Installez opolyx sur votre téléphone — et connectez-vous sans mot de passe
opolyx est désormais une véritable application installable, avec quatre façons d’entrer : lien magique, code par e-mail, Google ou Apple. Le code est celui qui fonctionne partout.

En clair
Vous pouvez ajouter opolyx à votre écran d’accueil et l’ouvrir comme n’importe quelle application : icône dédiée, sans barres de navigateur, directement dans le hall. Cela fonctionne aujourd’hui sur Android et iOS depuis le menu du navigateur, et c’est la même version que nous préparons pour les boutiques.

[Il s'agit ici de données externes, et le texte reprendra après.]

Background: an optimization exercise with open tools, aiming at small area and a short achievable clock period. Do not read the settings as production practice.
RTL that was checked went through simulation tests only; none was proved equivalent to the original.
Power figures rest on the tool's default switching activity, not on a simulated workload.

Design apb_top, start of the top module:
module apb_top #(parameter ADDRESS=8, parameter DATA =8, parameter LOCATION=64)(
input PCLK,PRESETn,transfer,READ_WRITE,
input [ADDRESS-1:0] apb_write_paddr,apb_read_paddr,
input [DATA-1:0] apb_write_data,
output [DATA-1:0] apb_read_data_out);
For scale: about 2100 cells after synthesis, roughly 36 I/O pins.
==> module RAM_slave, before the edit <==
module RAM_slave #(parameter ADDRESS=8, parameter DATA=8, parameter LOCATION=64)(
input PCLK,PRESETn,
input PENABLE,
input PWRITE,
input [ADDRESS-1:0] waddr,
input [ADDRESS-1:0] raddr,
input [DATA-1:0] pwdata,
output reg [DATA-1:0] rdata
);
reg [DATA-1:0] memory [0:63];
reg [7:0] w_row, w_bank;    
reg [DATA-1:0] wr_data_n;   
wire [7:0] w_row_d, w_bank_d;
onehot8 w_row_dec (.en(PENABLE & PWRITE & (waddr < LOCATION)), .a(waddr[2:0]), .y(w_row_d));
dec8 w_bank_dec (.a(waddr[5:3]), .y(w_bank_d));
always @(posedge PCLK or negedge PRESETn)
begin
if(!PRESETn)
w_row<=8'b0;
else
w_row<=w_row_d;
end
always @(posedge PCLK)
begin
w_bank<=w_bank_d;
wr_data_n<=~pwdata;
end
wire rd = PENABLE & ~PWRITE;
wire [7:0] r_row [0:DATA-1];
wire [7:0] r_bank;
onehot8 r_bank_dec (.en(rd & (raddr < LOCATION)), .a(raddr[5:3]), .y(r_bank));
genvar g, b;
generate
for (b=0; b<DATA; b=b+1) begin : rdec
dec8 r_row_dec (.a(raddr[2:0]), .y(r_row[b]));
end
for (g=0; g<64; g=g+1) begin : loc
wire [DATA-1:0] d;
ram_row_next #(.DATA(DATA)) nxt (.bank(w_bank[g/8]), .row(w_row[g%8]), .wd_n(wr_data_n), .q(memory[g]), .d(d));
always @(posedge PCLK or negedge PRESETn)
begin
if(!PRESETn)
memory[g]<='b0;
else
memory[g]<=d;
end
end
for (b=0; b<DATA; b=b+1) begin : rbit
wire [7:0] bank_data;
wire rnext;
for (g=0; g<8; g=g+1) begin : bank
sel8 s (.sel(r_row[b]), .d({memory[8*g+7][b], memory[8*g+6][b], memory[8*g+5][b], memory[8*g+4][b],
                         memory[8*g+3][b], memory[8*g+2][b], memory[8*g+1][b], memory[8*g][b]}),
        .y(bank_data[g]));
end
sel8_hold s (.sel(r_bank), .d(bank_data), .hold(~rd), .q(rdata[b]), .y(rnext));
always @(posedge PCLK or negedge PRESETn)
begin
if(!PRESETn)
rdata[b]<=1'b0;
else
rdata[b]<=rnext;
end
end
endgenerate
endmodule
export LEC_CHECK = 0
export CAP_MARGIN = 20
export CORE_MARGIN = 2
export CORE_UTILIZATION = 40
export PLACE_DENSITY = 0.6
export SETUP_SLACK_MARGIN = 2.8
export SLEW_MARGIN = 20
export SYNTH_HIERARCHICAL = 1
export TNS_END_PERCENT = 10
create_clock -name core_clock -period 5.0 [get_ports {PCLK}]
standard.sh (not shown) runs the stock make flow with config.mk's settings and CLKGATE_MAP_FILE= SYNTH_SCRIPT=/design/flow/synth_recipe.tcl, a recipe that flattens the netlist after the stock synthesis.
==> flow/flow/run.sh <==
#!/bin/bash
# The standard layout (standard.sh, synthesis unchanged) with three changes
# to how the layout is made:
#  - the resizer may pick any size of a cell, not only cells of the same footprint
#  - ports are buffered with buf_2 instead of the delay buffer buffer_ports picks
#  - larger clock-sink clusters and no CTS dummy loads
# Each tool's output stays in orfs/logs/; make's output goes to standard.log.
set -e
bash standard.sh \
  MATCH_CELL_FOOTPRINT=0 \
  "BUFFER_PORTS_ARGS=-buffer_cell sky130_fd_sc_hd__buf_2" \
  "CTS_ARGS=-sink_clustering_enable -repair_clock_nets -sink_clustering_size 30 -sink_clustering_max_diameter 100 -dont_use_dummy_load" \
  finish > standard.log 2>&1
==> next run, changes <==
--- a/flow/design.v
+++ b/flow/design.v
@@ -44,18 +44,18 @@
 always @(posedge PCLK)
 begin
 w_bank<=w_bank_d;
 wr_data_n<=~pwdata;
 end
 wire rd = PENABLE & ~PWRITE;
-wire [7:0] r_row [0:DATA-1];
+wire [7:0] r_row [0:DATA/2-1];
 wire [7:0] r_bank;
 onehot8 r_bank_dec (.en(rd & (raddr < LOCATION)), .a(raddr[5:3]), .y(r_bank));
 genvar g, b;
 generate
-for (b=0; b<DATA; b=b+1) begin : rdec
+for (b=0; b<DATA/2; b=b+1) begin : rdec
 dec8 r_row_dec (.a(raddr[2:0]), .y(r_row[b]));
 end
 for (g=0; g<64; g=g+1) begin : loc
 wire [DATA-1:0] d;
 ram_row_next #(.DATA(DATA)) nxt (.bank(w_bank[g/8]), .row(w_row[g%8]), .wd_n(wr_data_n), .q(memory[g]), .d(d));
 always @(posedge PCLK or negedge PRESETn)
@@ -67,13 +67,13 @@
 end
 end
 for (b=0; b<DATA; b=b+1) begin : rbit
 wire [7:0] bank_data;
 wire rnext;
 for (g=0; g<8; g=g+1) begin : bank
-sel8 s (.sel(r_row[b]), .d({memory[8*g+7][b], memory[8*g+6][b], memory[8*g+5][b], memory[8*g+4][b],
+sel8 s (.sel(r_row[b/2]), .d({memory[8*g+7][b], memory[8*g+6][b], memory[8*g+5][b], memory[8*g+4][b],
                          memory[8*g+3][b], memory[8*g+2][b], memory[8*g+1][b], memory[8*g][b]}),
         .y(bank_data[g]));
 end
 sel8_hold s (.sel(r_bank), .d(bank_data), .hold(~rd), .q(rdata[b]), .y(rnext));
 always @(posedge PCLK or negedge PRESETn)
 begin
Combinational power decreases by 19%.
Worst hold slack loses 0.022 ns.
Critical path depth is lower by 5.
Worst setup slack improved by 0.064 ns.
Die area came out lower by about 1.2%.
Clock-buffer cell count does not change.
Design area drops by 3.9%.
No functional check of the RTL was part of the first run of this note.

========
v6:
The RTL this note starts from:
==> flow/design.v <==
module master_apb (
input PCLK,
input PRESETn,
input transfer,
output reg PENABLE
);
reg setup_q;
always @(posedge PCLK or negedge PRESETn)
begin
if(!PRESETn)
begin
setup_q<=1'b0;
PENABLE<=1'b0;
end
else
begin
setup_q<=transfer&~setup_q;
PENABLE<=setup_q;
end
end
endmodule
module RAM_slave #(parameter ADDRESS=8, parameter DATA=8, parameter LOCATION=64)(
input PCLK,PRESETn,
input PENABLE,
input PWRITE,
input [ADDRESS-1:0] waddr,
input [ADDRESS-1:0] raddr,
input [DATA-1:0] pwdata,
output reg [DATA-1:0] rdata
);
reg [DATA-1:0] memory [0:63];
wire [DATA-1:0] wd_n = ~pwdata;   
wire [7:0] w_row, w_bank;
onehot8 w_row_dec (.en(PENABLE & PWRITE & (waddr < LOCATION)), .a(waddr[2:0]), .y(w_row));
dec8 w_bank_dec (.a(waddr[5:3]), .y(w_bank));
wire rd = PENABLE & ~PWRITE;
wire [7:0] r_row [0:DATA/2-1];
wire [7:0] r_bank;
onehot8 r_bank_dec (.en(rd & (raddr < LOCATION)), .a(raddr[5:3]), .y(r_bank));
genvar g, b;
generate
for (b=0; b<DATA/2; b=b+1) begin : rdec
dec8 r_row_dec (.a(raddr[2:0]), .y(r_row[b]));
end
for (g=0; g<64; g=g+1) begin : loc
wire [DATA-1:0] d;
ram_row_next #(.DATA(DATA)) nxt (.bank(w_bank[g/8]), .row(w_row[g%8]), .wd_n(wd_n), .q(memory[g]), .d(d));
always @(posedge PCLK or negedge PRESETn)
begin
if(!PRESETn)
memory[g]<='b0;
else
memory[g]<=d;
end
end
for (b=0; b<DATA; b=b+1) begin : rbit
wire [7:0] bank_data;
wire rnext;
for (g=0; g<8; g=g+1) begin : bank
sel8 s (.sel(r_row[b/2]), .d({memory[8*g+7][b], memory[8*g+6][b], memory[8*g+5][b], memory[8*g+4][b],
                         memory[8*g+3][b], memory[8*g+2][b], memory[8*g+1][b], memory[8*g][b]}),
        .y(bank_data[g]));
end
sel8_hold s (.sel(r_bank), .d(bank_data), .hold(~rd), .q(rdata[b]), .y(rnext));
always @(posedge PCLK or negedge PRESETn)
begin
if(!PRESETn)
rdata[b]<=1'b0;
else
rdata[b]<=rnext;
end
end
endgenerate
endmodule
module ram_row_next #(parameter DATA=8)(
input bank, row,
input [DATA-1:0] wd_n,
input [DATA-1:0] q,
output [DATA-1:0] d
);
wire nwe = ~(bank & row);
genvar b;
generate
for (b=0; b<DATA; b=b+1) begin : bc
ram_bit_next nxt (.nwe(nwe), .wd_n(wd_n[b]), .q(q[b]), .d(d[b]));
end
endgenerate
endmodule
module ram_bit_next (
input nwe,
input wd_n,
input q,
output d
);
assign d = ~((wd_n | nwe) & ~(q & nwe));
endmodule
module onehot8 (
input en,
input [2:0] a,
output [7:0] y
);
assign y = en ? (8'b1 << a) : 8'b0;
endmodule
module dec8 (
input [2:0] a,
output [7:0] y
);
assign y = 8'b1 << a;
endmodule
module sel8 (
input [7:0] sel,
input [7:0] d,
output y
);
assign y = |(sel & d);
endmodule
module sel8_hold (
input [7:0] sel,
input [7:0] d,
input hold,
input q,
output y
);
assign y = |(sel & d) | (hold & q);
endmodule
module apb_top #(parameter ADDRESS=8, parameter DATA =8, parameter LOCATION=64)(
input PCLK,PRESETn,transfer,READ_WRITE,
input [ADDRESS-1:0] apb_write_paddr,apb_read_paddr,
input [DATA-1:0] apb_write_data,
output [DATA-1:0] apb_read_data_out);
wire PENABLE;
master_apb master(
.PCLK(PCLK),
.PRESETn(PRESETn),
.transfer(transfer),
.PENABLE(PENABLE));
RAM_slave #(.ADDRESS(ADDRESS),.DATA(DATA), .LOCATION(LOCATION)) slave_dut (
.PCLK(PCLK),
.PRESETn(PRESETn),
.PENABLE(PENABLE),
.PWRITE(READ_WRITE),
.waddr(apb_write_paddr),
.raddr(apb_read_paddr),
.pwdata(apb_write_data),
.rdata(apb_read_data_out)
);
endmodule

- elle s’ouvre en plein écran sur le hall, et non sur la page marketing ;
- elle garde son icône et son écran de lancement au lieu d’être un simple raccourci ;
- elle affiche une vraie page opolyx hors connexion, plutôt qu’une erreur du navigateur ;
- elle ne met jamais en cache le moindre élément d’une partie en cours : l’application installée est aussi à jour que le site.
La connexion propose maintenant quatre voies, et vous prenez celle qui convient à votre appareil :
| Méthode | Fonctionnement |
|---|---|
| Lien magique | un lien dans votre e-mail : une pression, sans mot de passe |
| Code par e-mail | un code de 8 caractères à saisir sur la page de connexion |
| le sélecteur de compte habituel | |
| Apple | y compris Hide My Email, derrière lequel nous ne voyons jamais rien |
Le code envoyé par e-mail est la voie qui fonctionne absolument partout — y compris dans une application encapsulée, où un lien s’ouvre dans un autre navigateur et ne peut pas restituer la session.
Pour les curieux techniques
Le service worker est volontairement étroit. C’est une liste d’autorisations et non un fourre-tout : les navigations passent d’abord par le réseau avec une page hors ligne en secours, les ressources statiques hachées sont servies en stale-while-revalidate, et tout le reste — base de données, serveur de jeu, temps réel, authentification, charges rendues côté serveur — est ignoré, si bien qu’il ne peut ni servir un plateau périmé ni casser une partie en cours.
// public/sw.js — allow-list, not catch-all
self.addEventListener('fetch', (event) => {
const url = new URL(event.request.url);
if (url.origin !== self.location.origin) return; // Supabase, daemon: untouched
if (BYPASS.some((p) => url.pathname.startsWith(p))) return; // /auth, /api, RSC
if (event.request.mode === 'navigate') return event.respondWith(networkFirst(event));
if (HASHED.test(url.pathname)) return event.respondWith(staleWhileRevalidate(event));
});Le morceau intéressant fut la version iOS encapsulée, où aucune méthode de connexion n’aboutissait alors que tous les navigateurs fonctionnaient. En cause : un réglage WebKit que l’outil d’empaquetage écrit à votre place. Avec les domaines liés à l’application activés, WebKit annule silencieusement toute navigation de premier niveau vers un hôte absent de la liste — et le premier saut d’un flux OAuth est précisément cela. Par ailleurs, Google refuse les webviews intégrés par politique, ce qu’aucune configuration ne corrige.
Le lien magique n’aurait de toute façon jamais pu aboutir là : il s’ouvre dans le navigateur système, dont le webview de l’application ne voit pas les cookies. C’est ce qui fait du code saisi la seule voie e-mail de même origine : elle se termine dans le webview qui l’a demandée.
Pour Google, la voie officielle consiste à exécuter le flux dans le navigateur système puis à restituer la session. Le pont construit l’URL d’autorisation délibérément sans PKCE, afin que le flux renvoie les jetons dans le fragment de rappel que la coque peut lire : un code d’autorisation ne serait échangeable que par le navigateur détenant le vérificateur, c’est-à-dire le mauvais.